Like the Blue light filter, the ViewMode menu is another shortcut to making quite drastic global changes to the colour balance. There are six menu choices: Standard; Game; Movie; Web; Text; and Mono. Standard selects whatever colour selection has been made through the main Color Adjust menu. The Game and Movie settings make changes to the brightness and contrast to make deep shadow details more visible. The Web setting provides saturated colour, while the Text setting selects a cool colour temperature. Mono is the most drastic selection as it switches to a monochrome display. Switching between these modes takes about two seconds and the display blanks to black as the change is made. Switching between, for example, Mono and User Color can be disconcerting because, rather than stay on the the Color Adjust menu for access to the individual R, G and B sliders, the monitor switches directly to whatever the last user setting was.

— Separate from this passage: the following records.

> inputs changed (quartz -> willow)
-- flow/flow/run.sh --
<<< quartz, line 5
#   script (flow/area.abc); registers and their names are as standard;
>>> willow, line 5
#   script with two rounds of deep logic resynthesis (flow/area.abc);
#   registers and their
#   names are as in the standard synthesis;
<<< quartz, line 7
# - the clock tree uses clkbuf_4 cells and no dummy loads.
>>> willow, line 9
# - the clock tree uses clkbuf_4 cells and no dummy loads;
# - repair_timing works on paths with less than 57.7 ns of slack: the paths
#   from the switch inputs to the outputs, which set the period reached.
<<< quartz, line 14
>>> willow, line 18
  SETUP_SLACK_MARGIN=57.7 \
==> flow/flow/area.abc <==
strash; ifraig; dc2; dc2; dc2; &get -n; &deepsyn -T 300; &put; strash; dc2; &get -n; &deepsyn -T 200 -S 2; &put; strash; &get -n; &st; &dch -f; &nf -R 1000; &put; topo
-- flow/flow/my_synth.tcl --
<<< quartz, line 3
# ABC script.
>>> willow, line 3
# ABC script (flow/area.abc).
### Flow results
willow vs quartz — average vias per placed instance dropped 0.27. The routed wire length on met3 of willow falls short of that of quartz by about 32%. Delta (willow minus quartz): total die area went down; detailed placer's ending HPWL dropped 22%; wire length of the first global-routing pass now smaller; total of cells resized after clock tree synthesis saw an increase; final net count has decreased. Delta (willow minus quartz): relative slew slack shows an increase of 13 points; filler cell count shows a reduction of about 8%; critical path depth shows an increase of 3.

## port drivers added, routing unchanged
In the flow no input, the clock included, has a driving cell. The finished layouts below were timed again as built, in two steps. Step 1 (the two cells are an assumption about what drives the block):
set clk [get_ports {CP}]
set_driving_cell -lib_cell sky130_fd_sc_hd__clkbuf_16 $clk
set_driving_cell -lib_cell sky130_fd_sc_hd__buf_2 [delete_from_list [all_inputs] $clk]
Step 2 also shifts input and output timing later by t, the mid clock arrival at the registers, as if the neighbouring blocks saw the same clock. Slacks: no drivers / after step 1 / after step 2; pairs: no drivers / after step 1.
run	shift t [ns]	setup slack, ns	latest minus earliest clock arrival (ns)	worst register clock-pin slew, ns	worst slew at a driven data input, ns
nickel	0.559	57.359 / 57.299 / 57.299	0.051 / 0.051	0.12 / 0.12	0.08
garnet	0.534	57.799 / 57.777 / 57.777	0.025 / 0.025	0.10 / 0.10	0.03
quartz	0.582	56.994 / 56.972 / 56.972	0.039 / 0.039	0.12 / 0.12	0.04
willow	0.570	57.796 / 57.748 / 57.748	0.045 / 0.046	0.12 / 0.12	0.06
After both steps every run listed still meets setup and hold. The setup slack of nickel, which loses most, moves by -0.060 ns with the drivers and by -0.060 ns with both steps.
What follows belongs to an exercise in optimizing a design on an open flow for small area; a production flow would make more cautious choices. In this exercise RTL edits were held to simulation tests only and were not proved equivalent to the original. Power and IR drop assume default switching activity.

==> design/flow/design.v <==
module UART_Register_Top(
    input               PCLK,
    input               PRESETn,
    output              irqreq,
    input       [31:0]  PADDR,
    input               PSEL,
    input               PENABLE,
    input               PWRITE,
    input       [31:0]  PWDATA,
    output              PREADY,
    output      [31:0]  PRDATA,
    output              PSLVERR,
    input               RxD,
    output              TxD
);
assign PREADY  = 1'b1;
assign PSLVERR = 1'b0;
wire       acc    = PSEL & PENABLE;
wire       a_lo   = (PADDR[7:3] == 5'd0);
wire       wr_acc = acc & PWRITE & a_lo;
wire       tx_push = wr_acc & (PADDR[2:0] == 3'd0);
wire       cr0_wr  = wr_acc & (PADDR[2:0] == 3'd3);
wire       cr1_wr  = wr_acc & (PADDR[2:0] == 3'd4);
reg  [9:0] div;
wire       tick = div[9] & ~div[8] & ~div[7] & ~div[6] & div[5] & div[4] &
                  ~div[3] & div[0];
always @(posedge PCLK or negedge PRESETn)
    if (~PRESETn) div <= 10'd627;
    else          div <= {div[8], div[7], div[6] | tick, div[5:0],
                          div[9] ^ div[2]};
reg  [127:0] mem;
reg  [4:0]   tidx;
wire         tx_empty = tidx[4];
wire         tx_full  = (tidx == 5'd15);
wire [7:0]   head     = mem[tidx[3:0]*8 +: 8];
wire         tx_done;
wire         tx_pop   = ((cr0_wr & PWDATA[0]) | tx_done) & ~tx_empty;
wire         tx_shift = tx_push & (~tx_full | tx_pop);
wire         t_up     = tx_push & ~tx_pop & ~tx_full;
wire         t_dn     = tx_pop & ~tx_push;
wire [7:0]   tx_din   = tx_full ? mem[127:120] : PWDATA[7:0];
always @(posedge PCLK)
    if (tx_shift) mem <= {mem[119:0], tx_din};
always @(posedge PCLK or negedge PRESETn)
    if (~PRESETn)                          tidx <= 5'h1f;
    else                                   tidx <= tidx + {{4{t_dn}}, t_up | t_dn};
reg  [7:0] txbuf;
always @(posedge PCLK or negedge PRESETn)
    if (~PRESETn)    txbuf <= 8'd0;
    else if (tx_pop) txbuf <= head;
reg  [3:0] ts, tc;
assign     tx_done = (ts == 4'd1);
wire       t_wait  = (ts == 4'd2) | tx_done;
wire       t_run   = ts[3] | (ts == 4'd7) | (ts == 4'd0);
wire [7:0] tsc = {ts, tc} + {7'd0, t_run & tick};
always @(posedge PCLK or negedge PRESETn)
    if (~PRESETn) begin
        ts <= 4'd2; tc <= 4'd0;
    end else begin
        tc <= tsc[3:0];
        ts <= t_wait ? (tx_pop ? 4'd7 : 4'd2) : tsc[7:4];
    end
assign TxD = ts[3] ? txbuf[ts[2:0]] : (ts != 4'd7);
reg  [3:0] rs, rc;
wire       r_done = (rs == 4'd1);
wire       r_ad   = (rs == 4'd2);
wire       r_run  = rs[3] | (rs == 4'd7) | (rs == 4'd0);
wire [4:0] rcn    = {1'b0, rc} + {4'd0, r_run & tick};
wire       r_step = rcn[4] | r_done | ((rs == 4'd5) & tick) | ((rs == 4'd6) & ~RxD);
always @(posedge PCLK or negedge PRESETn)
    if (~PRESETn) begin
        rs <= 4'd5; rc <= 4'd0;
    end else begin
        rc <= rcn[3:0];
        rs <= rs + {2'd0, r_ad, r_ad | r_step};
    end
reg        s0, s1;
reg  [7:0] rdata;
wire       rbit = s1 & (RxD | s0);
always @(posedge PCLK) begin
    if (tick & (rc == 4'd7)) s0 <= RxD;
    if (tick & (rc == 4'd8)) s1 <= RxD;
    if (tick & (rc == 4'd9) & rs[3]) rdata <= {rbit, rdata[7:1]};
end
reg  [7:0] rxbuf;
reg        stopb;
always @(posedge PCLK or negedge PRESETn)
    if (~PRESETn)    begin rxbuf <= 8'd0; stopb <= 1'b0; end
    else if (r_done) begin rxbuf <= rdata; stopb <= RxD; end
assign irqreq = r_done;
reg  [7:0] cr0;
reg  [4:0] cr1;
always @(posedge PCLK or negedge PRESETn)
    if (~PRESETn)    cr0 <= 8'd0;
    else if (cr0_wr) cr0 <= PWDATA[7:0];
always @(posedge PCLK or negedge PRESETn)
    if (~PRESETn)    cr1 <= 5'd0;
    else if (cr1_wr) cr1 <= PWDATA[4:0];
wire       st0 = r_ad;
reg        st1, st3;
always @(posedge PCLK or negedge PRESETn)
    if (~PRESETn) begin
        st1 <= 1'b0; st3 <= 1'b0;
    end else begin
        st1 <= tx_empty;
        st3 <= r_done & ~stopb;
    end
reg  [7:0] rd8;
always @(*)
    case (PADDR[7:0])
        8'h00:   rd8 = txbuf;
        8'h01:   rd8 = rxbuf;
        8'h03:   rd8 = cr0;
        8'h04:   rd8 = {3'd0, cr1};
        8'h05:   rd8 = {4'd0, st3, st1, st1, st0};
        default: rd8 = 8'd0;
    endcase
assign PRDATA = {24'd0, rd8};
endmodule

The colour menu has five presets: sRGB; Bluish; Cool; Native; Warm; and the User Colour sub-menu, which allows individual settings for red, green and blue. The sRGB choice looks obviously a smaller gamut and lower brightness than the other settings; Bluish sets a relatively high colour temperature and the other four settings produce progressively warmer tones and lower colour temperatures. The Native setting is surprisingly warm in tone.

Whatever Blue light filter or ViewMode selections are made, these are always overridden by selections from the main Color Adjust menu, and User Color settings are always remembered.

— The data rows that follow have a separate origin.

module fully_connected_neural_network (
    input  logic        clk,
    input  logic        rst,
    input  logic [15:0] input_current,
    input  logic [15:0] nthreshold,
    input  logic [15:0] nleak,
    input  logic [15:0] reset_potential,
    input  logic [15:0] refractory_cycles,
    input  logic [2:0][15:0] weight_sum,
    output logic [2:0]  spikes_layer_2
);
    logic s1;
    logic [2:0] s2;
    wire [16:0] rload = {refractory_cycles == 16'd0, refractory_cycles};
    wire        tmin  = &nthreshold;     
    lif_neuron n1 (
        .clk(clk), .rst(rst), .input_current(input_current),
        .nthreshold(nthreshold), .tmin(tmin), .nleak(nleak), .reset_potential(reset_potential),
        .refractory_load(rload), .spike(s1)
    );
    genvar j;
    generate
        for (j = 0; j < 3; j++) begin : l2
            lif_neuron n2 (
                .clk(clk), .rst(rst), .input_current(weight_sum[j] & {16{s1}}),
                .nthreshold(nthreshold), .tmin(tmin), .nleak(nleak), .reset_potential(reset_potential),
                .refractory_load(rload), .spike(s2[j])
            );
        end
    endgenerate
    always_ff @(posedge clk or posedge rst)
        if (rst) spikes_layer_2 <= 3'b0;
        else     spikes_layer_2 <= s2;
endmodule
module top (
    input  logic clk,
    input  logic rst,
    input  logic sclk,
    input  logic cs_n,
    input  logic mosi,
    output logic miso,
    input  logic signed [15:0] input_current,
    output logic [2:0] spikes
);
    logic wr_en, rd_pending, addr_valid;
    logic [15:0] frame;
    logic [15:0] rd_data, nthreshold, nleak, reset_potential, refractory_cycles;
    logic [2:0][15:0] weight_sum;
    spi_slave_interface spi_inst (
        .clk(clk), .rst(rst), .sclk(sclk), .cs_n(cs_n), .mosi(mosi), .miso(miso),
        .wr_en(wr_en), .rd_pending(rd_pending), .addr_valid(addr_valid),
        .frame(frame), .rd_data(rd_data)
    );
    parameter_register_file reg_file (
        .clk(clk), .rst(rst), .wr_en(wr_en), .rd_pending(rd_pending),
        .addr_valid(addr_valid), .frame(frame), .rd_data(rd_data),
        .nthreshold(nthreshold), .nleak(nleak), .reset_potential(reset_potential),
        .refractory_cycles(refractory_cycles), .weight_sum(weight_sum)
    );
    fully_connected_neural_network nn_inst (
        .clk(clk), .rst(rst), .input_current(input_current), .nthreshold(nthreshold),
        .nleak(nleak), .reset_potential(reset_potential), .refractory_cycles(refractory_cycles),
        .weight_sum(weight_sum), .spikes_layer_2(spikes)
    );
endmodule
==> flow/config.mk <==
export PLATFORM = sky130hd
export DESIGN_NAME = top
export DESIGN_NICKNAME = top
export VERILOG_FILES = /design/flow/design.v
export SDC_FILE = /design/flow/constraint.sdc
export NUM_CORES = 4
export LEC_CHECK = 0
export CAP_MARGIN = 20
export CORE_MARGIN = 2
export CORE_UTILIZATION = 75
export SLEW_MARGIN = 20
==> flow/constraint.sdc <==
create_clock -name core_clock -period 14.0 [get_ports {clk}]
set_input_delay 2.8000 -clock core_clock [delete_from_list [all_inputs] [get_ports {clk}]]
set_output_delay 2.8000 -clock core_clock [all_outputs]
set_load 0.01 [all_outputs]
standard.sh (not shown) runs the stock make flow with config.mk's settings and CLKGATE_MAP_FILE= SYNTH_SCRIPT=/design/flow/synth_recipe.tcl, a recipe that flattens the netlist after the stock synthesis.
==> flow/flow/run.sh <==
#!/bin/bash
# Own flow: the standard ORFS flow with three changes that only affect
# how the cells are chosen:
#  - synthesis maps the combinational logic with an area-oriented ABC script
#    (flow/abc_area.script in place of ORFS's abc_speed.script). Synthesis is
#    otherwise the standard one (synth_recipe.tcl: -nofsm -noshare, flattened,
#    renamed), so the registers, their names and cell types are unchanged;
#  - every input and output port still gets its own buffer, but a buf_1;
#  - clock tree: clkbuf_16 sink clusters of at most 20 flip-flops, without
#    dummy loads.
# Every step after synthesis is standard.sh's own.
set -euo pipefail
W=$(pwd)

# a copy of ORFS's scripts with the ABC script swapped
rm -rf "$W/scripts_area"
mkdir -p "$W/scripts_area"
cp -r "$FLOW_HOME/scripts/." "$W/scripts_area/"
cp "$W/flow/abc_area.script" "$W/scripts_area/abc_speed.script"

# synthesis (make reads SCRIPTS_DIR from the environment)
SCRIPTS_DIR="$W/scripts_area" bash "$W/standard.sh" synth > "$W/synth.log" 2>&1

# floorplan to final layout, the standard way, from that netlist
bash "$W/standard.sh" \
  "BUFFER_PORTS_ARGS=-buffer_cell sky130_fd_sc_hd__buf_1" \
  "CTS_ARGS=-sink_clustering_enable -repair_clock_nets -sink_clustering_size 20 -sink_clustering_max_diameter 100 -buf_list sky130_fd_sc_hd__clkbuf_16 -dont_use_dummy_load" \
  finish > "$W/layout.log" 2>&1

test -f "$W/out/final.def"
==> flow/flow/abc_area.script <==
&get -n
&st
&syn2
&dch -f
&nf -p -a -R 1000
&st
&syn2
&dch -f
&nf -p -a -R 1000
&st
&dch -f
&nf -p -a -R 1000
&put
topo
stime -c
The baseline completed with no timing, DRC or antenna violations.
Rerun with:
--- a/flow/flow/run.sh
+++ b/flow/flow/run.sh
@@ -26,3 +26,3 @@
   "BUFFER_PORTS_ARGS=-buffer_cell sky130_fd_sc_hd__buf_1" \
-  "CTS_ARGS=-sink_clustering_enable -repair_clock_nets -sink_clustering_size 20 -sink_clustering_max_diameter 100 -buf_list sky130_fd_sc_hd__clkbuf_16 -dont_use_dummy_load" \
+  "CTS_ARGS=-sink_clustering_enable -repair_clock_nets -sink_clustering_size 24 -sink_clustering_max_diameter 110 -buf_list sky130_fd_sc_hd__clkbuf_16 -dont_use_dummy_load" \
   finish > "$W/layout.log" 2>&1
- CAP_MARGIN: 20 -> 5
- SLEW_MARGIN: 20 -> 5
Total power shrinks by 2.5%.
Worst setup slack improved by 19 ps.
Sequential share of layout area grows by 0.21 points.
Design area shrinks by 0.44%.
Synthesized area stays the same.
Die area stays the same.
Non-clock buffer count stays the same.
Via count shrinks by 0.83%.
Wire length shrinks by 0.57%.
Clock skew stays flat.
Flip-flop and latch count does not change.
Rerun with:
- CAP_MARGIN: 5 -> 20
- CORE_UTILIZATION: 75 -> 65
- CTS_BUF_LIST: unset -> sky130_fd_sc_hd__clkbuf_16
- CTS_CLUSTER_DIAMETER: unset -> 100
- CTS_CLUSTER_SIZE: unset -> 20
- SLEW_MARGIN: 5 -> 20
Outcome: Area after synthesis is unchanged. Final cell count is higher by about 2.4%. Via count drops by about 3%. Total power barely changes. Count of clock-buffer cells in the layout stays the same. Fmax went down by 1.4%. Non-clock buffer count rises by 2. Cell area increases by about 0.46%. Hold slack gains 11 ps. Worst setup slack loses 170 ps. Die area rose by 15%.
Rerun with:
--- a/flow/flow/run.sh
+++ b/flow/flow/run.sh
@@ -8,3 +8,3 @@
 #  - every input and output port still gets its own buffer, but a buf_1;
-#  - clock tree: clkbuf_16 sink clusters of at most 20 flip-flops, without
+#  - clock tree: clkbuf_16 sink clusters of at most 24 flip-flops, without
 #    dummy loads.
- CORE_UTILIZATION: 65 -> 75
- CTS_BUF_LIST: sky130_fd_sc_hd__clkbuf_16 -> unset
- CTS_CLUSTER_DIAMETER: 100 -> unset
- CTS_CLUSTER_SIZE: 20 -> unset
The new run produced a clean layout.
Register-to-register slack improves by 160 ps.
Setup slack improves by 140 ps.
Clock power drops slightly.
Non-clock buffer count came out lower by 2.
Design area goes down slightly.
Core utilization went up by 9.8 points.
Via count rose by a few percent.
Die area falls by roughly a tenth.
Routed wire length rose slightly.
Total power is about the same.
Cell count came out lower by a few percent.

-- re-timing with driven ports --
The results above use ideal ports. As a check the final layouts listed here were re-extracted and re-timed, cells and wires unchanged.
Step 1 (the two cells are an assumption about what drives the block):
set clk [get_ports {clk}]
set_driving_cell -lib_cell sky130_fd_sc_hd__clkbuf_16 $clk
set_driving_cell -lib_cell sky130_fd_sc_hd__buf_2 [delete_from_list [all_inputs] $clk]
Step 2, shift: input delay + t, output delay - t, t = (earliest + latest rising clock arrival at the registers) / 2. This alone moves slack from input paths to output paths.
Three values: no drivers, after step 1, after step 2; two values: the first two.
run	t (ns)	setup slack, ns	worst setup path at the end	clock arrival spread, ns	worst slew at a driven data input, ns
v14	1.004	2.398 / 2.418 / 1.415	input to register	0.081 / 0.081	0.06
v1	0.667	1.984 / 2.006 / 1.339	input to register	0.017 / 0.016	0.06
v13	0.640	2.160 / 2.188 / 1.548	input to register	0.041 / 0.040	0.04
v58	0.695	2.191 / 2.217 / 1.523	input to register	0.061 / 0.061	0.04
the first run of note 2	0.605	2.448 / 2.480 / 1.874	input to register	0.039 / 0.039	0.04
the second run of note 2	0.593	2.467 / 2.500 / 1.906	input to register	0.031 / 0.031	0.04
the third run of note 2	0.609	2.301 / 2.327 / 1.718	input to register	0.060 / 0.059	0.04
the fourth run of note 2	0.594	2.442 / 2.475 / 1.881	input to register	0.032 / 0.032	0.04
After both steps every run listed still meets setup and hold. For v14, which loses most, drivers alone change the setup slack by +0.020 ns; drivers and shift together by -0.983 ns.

Colour, viewing angle and response time

viewsonic-VX2880ML-gamut
Measured native gamut of our VX2880ml review sample: the dotted line shows the limits of the sRGB space. The curved line is the white point temperature curve and the cross indicates the monitor's measured white point. Image: Terry Relph-Knight/ZDNet

Like the majority of monitors today, the VX2880ml uses a White LED backlight, which provides a wide colour gamut. Colour performance is further enhanced by the provision of 10-bit colour depth, allowing 1.07 billion (1,073,741,824) distinct shades. ViewSonic emphasises this monitor's Flicker-Free backlighting, with the LED brightness modulation by direct current control rather than pulse width modulation, which is used on many other monitors. Like the Blue light filter, this feature helps to minimise viewing fatigue.

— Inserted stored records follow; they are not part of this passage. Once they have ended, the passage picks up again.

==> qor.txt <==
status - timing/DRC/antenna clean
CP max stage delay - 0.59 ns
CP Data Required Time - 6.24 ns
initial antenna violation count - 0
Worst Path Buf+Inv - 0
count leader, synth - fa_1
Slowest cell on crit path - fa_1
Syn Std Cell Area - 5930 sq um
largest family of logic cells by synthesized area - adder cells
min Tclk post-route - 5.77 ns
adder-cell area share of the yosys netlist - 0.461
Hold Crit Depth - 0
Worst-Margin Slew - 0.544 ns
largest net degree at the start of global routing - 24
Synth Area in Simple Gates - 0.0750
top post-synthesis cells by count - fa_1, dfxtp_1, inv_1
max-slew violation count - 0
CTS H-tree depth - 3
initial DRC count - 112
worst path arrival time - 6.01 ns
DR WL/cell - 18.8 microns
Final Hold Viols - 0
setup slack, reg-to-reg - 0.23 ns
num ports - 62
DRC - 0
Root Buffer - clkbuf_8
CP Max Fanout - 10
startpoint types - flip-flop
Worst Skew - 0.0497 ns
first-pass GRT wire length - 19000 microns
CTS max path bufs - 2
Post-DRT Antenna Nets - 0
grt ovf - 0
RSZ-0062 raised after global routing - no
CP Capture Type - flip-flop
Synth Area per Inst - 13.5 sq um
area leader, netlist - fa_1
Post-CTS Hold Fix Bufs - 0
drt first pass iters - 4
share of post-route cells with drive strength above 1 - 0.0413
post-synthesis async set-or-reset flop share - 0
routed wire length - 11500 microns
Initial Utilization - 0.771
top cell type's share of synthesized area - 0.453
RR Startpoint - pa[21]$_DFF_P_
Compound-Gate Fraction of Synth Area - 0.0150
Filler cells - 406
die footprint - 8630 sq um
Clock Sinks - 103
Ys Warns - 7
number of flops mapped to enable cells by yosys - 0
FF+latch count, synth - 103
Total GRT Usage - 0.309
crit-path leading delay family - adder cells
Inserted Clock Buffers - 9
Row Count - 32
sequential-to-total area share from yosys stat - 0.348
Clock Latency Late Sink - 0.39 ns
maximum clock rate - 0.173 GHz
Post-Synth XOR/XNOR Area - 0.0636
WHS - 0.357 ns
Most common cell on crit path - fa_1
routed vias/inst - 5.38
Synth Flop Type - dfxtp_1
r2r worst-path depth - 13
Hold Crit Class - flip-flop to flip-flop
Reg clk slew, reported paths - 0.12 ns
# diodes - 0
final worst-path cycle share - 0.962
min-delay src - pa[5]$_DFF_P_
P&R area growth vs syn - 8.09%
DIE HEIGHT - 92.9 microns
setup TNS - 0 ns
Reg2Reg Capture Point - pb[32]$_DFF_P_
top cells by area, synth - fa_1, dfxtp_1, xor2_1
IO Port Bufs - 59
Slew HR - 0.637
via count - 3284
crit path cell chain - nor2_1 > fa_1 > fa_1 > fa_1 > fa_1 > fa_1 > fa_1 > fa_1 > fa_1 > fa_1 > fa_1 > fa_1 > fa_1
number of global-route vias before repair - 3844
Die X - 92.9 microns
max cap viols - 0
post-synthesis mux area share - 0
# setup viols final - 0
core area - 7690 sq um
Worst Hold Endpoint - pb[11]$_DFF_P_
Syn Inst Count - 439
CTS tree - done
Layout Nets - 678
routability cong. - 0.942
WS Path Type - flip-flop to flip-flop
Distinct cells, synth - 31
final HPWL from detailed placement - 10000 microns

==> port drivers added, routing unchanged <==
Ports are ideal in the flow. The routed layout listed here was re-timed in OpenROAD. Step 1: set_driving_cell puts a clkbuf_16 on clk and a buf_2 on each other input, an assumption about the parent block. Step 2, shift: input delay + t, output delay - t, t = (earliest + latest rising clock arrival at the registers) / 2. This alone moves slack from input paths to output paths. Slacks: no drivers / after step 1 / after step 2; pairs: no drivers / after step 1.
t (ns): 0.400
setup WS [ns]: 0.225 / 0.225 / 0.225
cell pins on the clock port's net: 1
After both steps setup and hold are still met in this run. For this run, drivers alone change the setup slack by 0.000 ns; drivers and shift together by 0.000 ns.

The TN (Twisted Nematic + film) panel in this monitor provides a wide viewing angle of 170 degrees horizontal, 160 degrees vertical and a reasonably fast typical response time of 5ms.

viewsonic-VX2880ML-tone
The tone curves (without a correction profile applied) for the VX2880ml set to Native colour mode show that the response for the three colour channels is reasonably close to linear. Perhaps more importantly for colour consistency, the three channels track well together. Image: Terry Relph-Knight/ZDNet

Included accessories

The VX2880ml comes with three signal cables — a standard DisplayPort cable, a mini-to-standard DP cable and a Mini-DP cable. Both a three-pin UK and a continental CEE 7/16 Europlug mains cable are supplied, which plug into the external power supply via a three-pin 'cloverleaf' connector. The power brick measures 13.4cm by 6cm by 3cm, automatically adapts to mains input between 100 and 240 volts AC and supplies 19 volts DC to the monitor via a captive cable with a co-axial connector.

Basic setup instructions are provided on two paper sheets, while the multi-language user guide is on a CD. Also supplied is the bolt-on quadropod stand.

Conclusion

The VX2880ml is a well specified and reasonably priced 28-inch monitor that represents a worthy entry into the 4K market for ViewSonic. As it should be for a 4K monitor, the image quality at the native resolution is stunningly sharp and clear. There is, of course, competition from other manufacturers: 28-inch 4K monitors are available, for example, from Samsung with the U28D590 at £375 (ex. VAT, £450 inc. VAT) and Iiyama with the ProLite B2888UHSU-B1 at £370.44 (ex. VAT, £444.53 inc. VAT).